Meal Planning for ADHD and Autism Families: Why Decision Fatigue Hits Harder (and How to Beat It) | Dinner Roulette Pro

Dinner planning is harder for ADHD and autism households — not because of effort, but because of decision fatigue, sensory load, and executive function. Here's what's actually going on, and a practical system that works.

Is it lazy to use a meal-planning app or randomizer?

No. Outsourcing decisions you don't need to make is the same logic as a calendar app, a thermostat, or a dishwasher. The brain capacity you save goes to things that actually matter — work, parenting, relationships, rest.

My autistic kid only eats five foods. Should I just give up on variety?

Probably yes, for now — and that's fine. Sensory-driven food restriction is real, not a discipline problem. Sustained nutrition matters more than diverse nutrition. Work with a pediatric occupational therapist or feeding specialist on expansion, but in the meantime, the five foods are not the enemy.

I have ADHD. Won't I just stop using the system after two weeks?

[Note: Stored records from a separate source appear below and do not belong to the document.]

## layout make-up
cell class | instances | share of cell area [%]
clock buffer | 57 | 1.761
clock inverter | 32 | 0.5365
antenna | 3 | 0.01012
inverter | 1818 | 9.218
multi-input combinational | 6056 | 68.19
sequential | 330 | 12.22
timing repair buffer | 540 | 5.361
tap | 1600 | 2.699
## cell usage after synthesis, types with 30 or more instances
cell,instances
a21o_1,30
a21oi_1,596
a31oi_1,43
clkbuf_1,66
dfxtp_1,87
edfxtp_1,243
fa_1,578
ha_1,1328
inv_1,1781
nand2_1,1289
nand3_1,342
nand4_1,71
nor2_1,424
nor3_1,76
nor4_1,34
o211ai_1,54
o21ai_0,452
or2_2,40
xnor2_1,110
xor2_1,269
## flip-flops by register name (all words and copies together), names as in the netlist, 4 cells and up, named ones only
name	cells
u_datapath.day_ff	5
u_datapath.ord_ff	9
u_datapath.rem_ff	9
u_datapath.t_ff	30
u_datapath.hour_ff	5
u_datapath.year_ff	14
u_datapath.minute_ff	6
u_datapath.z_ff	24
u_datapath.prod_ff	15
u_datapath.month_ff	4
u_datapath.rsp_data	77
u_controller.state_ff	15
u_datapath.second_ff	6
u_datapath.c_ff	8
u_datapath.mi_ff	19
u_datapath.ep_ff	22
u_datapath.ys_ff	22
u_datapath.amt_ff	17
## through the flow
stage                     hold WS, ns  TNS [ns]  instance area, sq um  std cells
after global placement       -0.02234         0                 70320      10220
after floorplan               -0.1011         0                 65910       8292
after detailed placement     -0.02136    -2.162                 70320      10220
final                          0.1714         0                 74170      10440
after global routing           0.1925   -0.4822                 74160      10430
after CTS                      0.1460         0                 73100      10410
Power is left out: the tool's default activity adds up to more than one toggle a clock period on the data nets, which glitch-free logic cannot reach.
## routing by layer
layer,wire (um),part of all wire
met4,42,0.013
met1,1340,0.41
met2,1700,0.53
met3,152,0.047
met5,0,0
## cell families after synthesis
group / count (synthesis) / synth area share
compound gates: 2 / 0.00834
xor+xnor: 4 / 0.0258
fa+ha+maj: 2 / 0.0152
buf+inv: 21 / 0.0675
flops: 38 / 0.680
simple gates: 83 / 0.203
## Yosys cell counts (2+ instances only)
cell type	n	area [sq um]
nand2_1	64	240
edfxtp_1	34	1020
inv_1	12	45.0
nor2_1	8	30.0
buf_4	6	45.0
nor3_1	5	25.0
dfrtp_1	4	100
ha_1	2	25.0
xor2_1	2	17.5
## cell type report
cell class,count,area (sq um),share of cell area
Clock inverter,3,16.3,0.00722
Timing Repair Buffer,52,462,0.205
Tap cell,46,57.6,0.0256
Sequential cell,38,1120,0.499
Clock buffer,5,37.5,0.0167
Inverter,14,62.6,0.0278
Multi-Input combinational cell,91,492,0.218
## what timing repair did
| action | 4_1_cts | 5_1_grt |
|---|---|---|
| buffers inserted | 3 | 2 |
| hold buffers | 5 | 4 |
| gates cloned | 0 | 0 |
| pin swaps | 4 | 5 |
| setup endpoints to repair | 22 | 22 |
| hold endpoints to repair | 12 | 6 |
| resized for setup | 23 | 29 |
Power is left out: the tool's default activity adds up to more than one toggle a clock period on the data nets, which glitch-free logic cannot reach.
==> src/rtl/core/bsv_pkg.sv <==
package bsv_pkg;

    typedef struct packed {
        logic [7:0] data_byte;
        logic       end_of_source;
    } in_item_t;

    typedef struct packed {
        logic [3:0]         event_res;
        logic signed [63:0] value;
        logic [5:0]         depth;
        logic [3:0]         error_code;
        logic               doc_done;
    } out_item_t;

    // byte as seen by the parser, with its class decoded up front
    typedef struct packed {
        logic [7:0] data_byte;
        logic       eos;
        logic       is_digit;
        logic [3:0] digit;
        logic       is_minus;
        logic       is_plus;
        logic       is_colon;
        logic       is_e;
        logic       is_i;
        logic       is_l;
        logic       is_d;
    } cls_t;

    localparam logic [3:0] EV_PENDING = 4'd0;
    localparam logic [3:0] EV_LIST    = 4'd1;
    localparam logic [3:0] EV_DICT    = 4'd2;
    localparam logic [3:0] EV_CLOSE   = 4'd3;
    localparam logic [3:0] EV_INT     = 4'd4;
    localparam logic [3:0] EV_SBYTE   = 4'd5;
    localparam logic [3:0] EV_SEND    = 4'd6;
    localparam logic [3:0] EV_KBYTE   = 4'd7;
    localparam logic [3:0] EV_KEND    = 4'd8;
    localparam logic [3:0] EV_NONE    = 4'd9;
    localparam logic [3:0] EV_ERROR   = 4'd10;
    localparam logic [3:0] EV_IGNORED = 4'd11;

    localparam logic [3:0] ERR_NONE      = 4'd0;
    localparam logic [3:0] ERR_EARLY_END = 4'd1;
    localparam logic [3:0] ERR_BAD_TYPE  = 4'd2;
    localparam logic [3:0] ERR_EMPTY     = 4'd3;
    localparam logic [3:0] ERR_NEG_ZERO  = 4'd4;
    localparam logic [3:0] ERR_TOO_LONG  = 4'd5;
    localparam logic [3:0] ERR_OVERFLOW  = 4'd6;
    localparam logic [3:0] ERR_NEG_LEN   = 4'd7;
    localparam logic [3:0] ERR_NO_COLON  = 4'd8;
    localparam logic [3:0] ERR_STR_LONG  = 4'd9;
    localparam logic [3:0] ERR_NO_TERM   = 4'd10;
    localparam logic [3:0] ERR_TOO_DEEP  = 4'd11;
    localparam logic [3:0] ERR_KEY_ORDER = 4'd12;
    localparam logic [3:0] ERR_DUP_KEY   = 4'd13;
    localparam logic [3:0] ERR_KEY_STORE = 4'd14;

    localparam logic REG_MAX_DEPTH      = 1'b0;
    localparam logic REG_MAX_STRING_LEN = 1'b1;

endpackage

==> src/rtl/core/bsv_outq.sv <==
module bsv_outq (
    input  logic               clk,
    input  logic               rst_n,
    input  logic               wr_en,
    output logic               full,
    input  bsv_pkg::out_item_t wdata,
    input  logic               pop,
    output logic               empty,
    output bsv_pkg::out_item_t rdata
);
    import bsv_pkg::*;

    out_item_t  slot_reg [2];
    logic       wptr_reg, wptr_next;
    logic       rptr_reg, rptr_next;
    logic [1:0] cnt_reg, cnt_next;
    logic       wr, rd;

    assign full  = cnt_reg == 2'd2;
    assign empty = cnt_reg == 2'd0;
    assign rdata = slot_reg[rptr_reg];
    assign wr    = wr_en && !full;
    assign rd    = pop && !empty;

    always_comb
    begin
        wptr_next = wr ? ~wptr_reg : wptr_reg;
        rptr_next = rd ? ~rptr_reg : rptr_reg;
        cnt_next  = cnt_reg + {1'b0, wr} - {1'b0, rd};
    end

    always_ff @(posedge clk or negedge rst_n)
    begin
        if (!rst_n)
        begin
            wptr_reg <= 1'b0;
            rptr_reg <= 1'b0;
            cnt_reg  <= 2'd0;
        end
        else
        begin
            wptr_reg <= wptr_next;
            rptr_reg <= rptr_next;
            cnt_reg  <= cnt_next;
        end
    end

    always_ff @(posedge clk)
    begin
        if (wr)
        begin
            slot_reg[wptr_reg] <= wdata;
        end
    end

endmodule
$ cat config.mk
export PLATFORM = sky130hd
export DESIGN_NAME = va3_isqrt
export DESIGN_NICKNAME = d
export VERILOG_FILES = /design/src/design/va3_isqrt.sv
export SDC_FILE = /design/constraint.sdc
export NUM_CORES = 2
export LEC_CHECK = 0
export BUFFER_PORTS_ARGS = -buffer_cell sky130_fd_sc_hd__buf_2
export CORE_MARGIN = 3
export CORE_UTILIZATION = 45
export CTS_CLUSTER_DIAMETER = 80
export DETAILED_ROUTE_END_ITERATION = 12
export GPL_TIMING_DRIVEN = 0
export SLEW_MARGIN = 10
export SYNTH_ARGS = -nofsm -noshare
export SYNTH_HDL_FRONTEND = slang
export SYNTH_MEMORY_MAX_BITS = 65536
export SYNTH_SLANG_ARGS = --single-unit
$ cat constraint.sdc
create_clock -name clk_i -period 5.11 [get_ports clk_i]
set_input_delay 0.511 -clock clk_i [delete_from_list [all_inputs] [get_ports clk_i]]
set_output_delay 0.511 -clock clk_i [all_outputs]
set_load 0.02 [all_outputs]
$ cat src/design/va3_isqrt.sv
// Pipelined integer square root, one root bit per register stage.
// No package dependencies; instantiated by vector_angle_3d.
module va3_isqrt #(
  parameter int unsigned IN_W = 64
) (
  input  logic              clk_i,
  input  logic [IN_W-1:0]   rad_i,
  output logic [IN_W/2-1:0] root_o
);

  localparam int unsigned OW = IN_W / 2;
  localparam int unsigned RW = OW + 2;

  logic [RW-1:0]   rem_q  [OW];
  logic [OW-1:0]   root_q [OW];
  logic [IN_W-1:0] rad_q  [OW];

  for (genvar g = 0; g < OW; g++) begin : g_stage
    logic [RW-1:0]   rem_in, cat, trial;
    logic [OW-1:0]   root_in;
    logic [IN_W-1:0] rad_in;
    logic            ge;

    if (g == 0) begin : g_first
      assign rem_in  = '0;
      assign root_in = '0;
      assign rad_in  = rad_i;
    end else begin : g_next
      assign rem_in  = rem_q[g-1];
      assign root_in = root_q[g-1];
      assign rad_in  = rad_q[g-1];
    end

    assign cat   = {rem_in[RW-3:0], rad_in[IN_W-1 -: 2]};
    assign trial = {root_in, 2'b01};
    assign ge    = cat >= trial;

    always_ff @(posedge clk_i) begin
      rem_q[g]  <= ge ? cat - trial : cat;
      root_q[g] <= {root_in[OW-2:0], ge};
      rad_q[g]  <= rad_in << 2;
    end
  end

  assign root_o = root_q[OW-1];

endmodule

# Word-level counts from Yosys, hierarchy flattened
# Memories as Yosys holds them, arrays and structs flattened.
# Cells that the tools add are included.
# classes
add_sub_neg	32
order_cmp	32
mux	32
# op_table
operator	n
34-bit two-way mux	32
34-bit greater-or-equal comparator	31
34-bit subtractor	31
2-bit by 1-bit subtractor with 3-bit output, second input constant	1
2-bit by 1-bit greater-or-equal comparator with 1-bit output, second input constant	1
# totals
ram_bits	4096
memories	3
ff_bits	0
# mem_list
memory	depth	word_bits	rd	rd_clocked_by_memory_dff	write_ports	line	source
rad_q	32	62	31	0	32	16	logic [IN_W-1:0] rad_q [OW];
rem_q	32	34	31	0	32	14	logic [RW-1:0] rem_q [OW];
root_q	32	32	32	0	32	15	logic [OW-1:0] root_q [OW];

# Depth between registers and ports, before layout
# An unclocked memory read counts as a cell.
# logic_depth
word_depth	3
mapped_depth	14

# Least setup slack after synthesis
# No wires, ideal clock.
# synth_path
kind	register to register
start	memory root_q[28][1] (netlist bit)
end	memory rem_q[29][31] (netlist bit)
required_ns	4.989
path_slack_ns	1.896
path_stages_with_launch	11
arrival_ns	3.093
synth_period_minus_slack_ns	3.214
cell_sequence	dfxtp_1 -> inv_1 -> ha_1 -> o21a_1 -> a2bb2oi_1 -> a2111oi_0 -> o21ai_0 -> o22ai_1 -> o21ai_0 -> a311oi_1 -> mux2_2
# synth_lines
element	line
start, declared	15
end, declared	14

==> metrics.txt <==
Clk pwr share=35.2%; CTS Buf Count=237; CP max stage cell=buf_1; synthesized instance count=8840; placed cells=11.6k; Crit Path Category=reg2reg; filler cell count=18.0k; status=finished clean; Via Count=61.4k; Synthesis Warnings=0; worst path bufs/invs=4; Hold Buf Count CTS=65; Switching Fraction=28.3%; worst vdd ir=0.346 mV; site row count=163; post-synth net total=9466; chip width=454 um; placer congestion estimate=0.914; WL/cell=16.5 um; final max-slew violation count=0; Hold Vio Cnt, Final=0; area leader, netlist=dfxtp_1; Vias/cell=5.08; router iterations before antenna repair=6; cell leakage power=48.6 nW; Core Region=199000 um^2; Non-Filler Instances=12.1k; ranking of synthesized cells by area=dfxtp_1 (55%), ha_1 (7.8%), xnor2_1 (4.2%); Netlist cell types=96; Placed Area=94200 um^2; worst r2r path cells=13; GR Util All Layers=19.1%; Seq/Total Area, Yosys=54.6%; commonest non-fill, non-tap cell in the layout=dfxtp_1; vias in the first global route=60.6k; hold crit path type=in2reg; Post-DP HPWL=154 mm; nets@finish=9866; top cell type's share of synthesized area=54.6%; post-CTS setup buffer count=0; Total Wirelength=199 mm; area grow syn2layout=14.5%; IO Pins=97; CP Launch Point=root_q[27][5]; Die Y=454 um; first-pass GRT wire length=319 mm; Worst Tran Pin Value=1140 ps; NetSw=14.9 mW; register bit count reported by yosys=2465; most used cell, CP=clkbuf_1; worst setup path endpoint=rem_q[28][18]; clk buf depth=3; crit path time final=4490 ps; critical path depth=13; cell family contributing the most delay on the critical path=compound AO/OA/AOI/OAI gates; crit path max fanout=10; final worst path period share=87.8%; latest clock arrival within the worst-skew pair=910 ps; Max-Cap Viols=0; post-route cell area=104000 um^2; CTS tree=yes; setup TNS=0 ps; setup violators final=0; asr flop ratio synth=0%; IO buf count=96; CP peak stage delay=590 ps; initial antenna violation count=0; RSZ-0062 raised after global routing=no; Avg Cell Area, Syn=10.2 um^2; clock sink count=2465; Pwr Density=509 nW/um^2; Crit Reg-Reg Endpoint=rem_q[28][18]; Gate power share=17.8%; Max-slew headroom=22.7%; worst path required time=5800 ps; Post-synth EDFFs=0; Post-CTS Resized=0; detailed-route DRC error count=0; P_int=37.8 mW; die area=206000 um^2; FF-to-FF setup slack=620 ps; Overflow after GRT=0; Worst-path clk slew=60 ps; worst-path cell chain=inv_1 > ha_1 > clkbuf_1 > and3_1 > o211a_1 > o31ai_1 > a311oi_1 > o31a_1 > a31oi_1 > o21ai_1 > clkbuf_1 > buf_1 > a21oi_1; largest net degree at the start of global routing=23; Clock Tree Root=clkbuf_16; Setup crit end kind=register; layout cells sized above 1=7.73%; ANT nets after route=0; 1st-iter DRT viols=3654; reg2reg start=root_q[27][5]; initial core utilization=45.5%; Critical Path Source Type=register; Mapped Area=90400 um^2; most frequent cells in the layout=dfxtp_1 (2465), inv_1 (708), nor2_1 (563); crit path DAT=5170 ps; Max Clk Rate=223 MHz; Top FF cell, synth=dfxtp_1; CTS HTree Levels=4; register share of total power=47.0%; Worst Skew=98.6 ps
-- per-layer routing --
metal / vias up / GRT usage [%] / routed length [um]
li1: 31100 / - / -
met3: 313 / 2.84 / 8430
met1: 28900 / 24.9 / 91200
met4: 0 / 5.95 / 5710
met5: - / 0 / 0
met2: 1154 / 32.5 / 93700
-- state kept, by name, summed over array words and instances (netlist names) --
name / cells
rem_q: 945
root_q: 528
rad_q: 992
-- cells by family after synthesis --
family | Yosys count | synth area share, %
xor gates and xnor gates | 781 | 7.56
other | 1 | 0.00415
muxes | 145 | 1.79
buffers and inverters | 878 | 3.69
adders and majority gates | 561 | 7.76
AOI/OAI and AO/OA | 1787 | 12.4
DFF | 2465 | 54.6
and+or+nand+nor | 2222 | 12.3
-- through the flow --
step | utilization (%) | total power [mW] | setup slack, ps | hold WS, ps
5_1_grt | 52.1 | 55.6 | 281 | 178
3_5_place_dp | 47.4 | 34.5 | 699 | 312
4_1_cts | 52.1 | 53.3 | 675 | 138
6_report | 52.1 | 52.7 | 622 | 235
2_1_floorplan | - | 31.6 | 1900 | 310
3_3_place_gp | 47.4 | 34.4 | 714 | 310
-- power groups by stage --
stage / combinational, mW / clock, mW / sequential, mW
2_1_floorplan: 7.25 / 0 / 24.3
3_3_place_gp: 9.17 / 0 / 25.2
3_5_place_dp: 9.29 / 0 / 25.2
4_1_cts: 9.40 / 19.1 / 24.8
5_1_grt: 10.6 / 19.9 / 25.2
6_report: 9.38 / 18.5 / 24.8
-- worst min path at each step --
stage	start	endpoint	slack, ps	cells past startpoint
global route	rad_i[34]	rad_q[0][34]	180	2
finish	rad_i[34]	rad_q[0][34]	230	2
detailed placement	rad_q[0][90]	rad_q[0][154]	310	0
floorplan	rad_q[0][36]	rad_q[0][100]	310	0
global placement	rad_q[0][406]	rad_q[0][470]	310	0
CTS	rad_i[26]	rad_q[0][26]	140	2
-- Yosys cell counts, types with 37 or more instances --
master and count:
xnor2_1 437, xor2_1 344, nand4_1 102, or3_1 83
nor2_1 563, mux2_2 130, a211oi_1 52, a31oi_1 46
o21a_1 116, o21ai_0 448, nor2b_1 83, o21bai_1 54
inv_1 708, and3_1 41, nand3_1 146, a21oi_1 539
clkbuf_1 135, nand2b_1 116, o31ai_1 49, ha_1 561
or2_2 37, nor3_1 198, a21o_1 228, nor4_1 105
o211ai_1 42, dfxtp_1 2465, nand2_1 545, or4_1 55
-- layout make-up --
type | instances | area, um^2 | share of cell area (%)
timing repair buffer | 161 | 1130 | 1.09
inverter | 711 | 2670 | 2.58
clock buffer | 338 | 6920 | 6.69
sequential | 2465 | 49300 | 47.7
antenna | 1 | 2.50 | 0.00242
clock inverter | 106 | 1740 | 1.68
multi-input combinational | 5497 | 37700 | 36.5
tap | 2640 | 3300 | 3.19
buffer | 167 | 669 | 0.647
(Power assumes the default switching activity.)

Almost certainly, at first. The trick is building a system that survives the inevitable lapses. Apps and physical-jar systems both work better than "I'll just remember" because they hold the structure when your motivation dips. When you come back after a two-week absence, the system is still where you left it.

What about cost?

The cheapest version of this is paper and a jar. The more automated versions cost something, but the unit you should compare against isn't "free meal planning" — it's the time, takeout, and food waste that happen when there's no system at all. Most households spend more on rescue meals (delivery, takeout, last-minute grocery runs) in a week than these tools cost in a year.

Does this work for one-person households?

Yes — arguably better. Single-person ADHD households often skip meals entirely on bad executive-function days. Removing the decision step is a direct intervention for that pattern.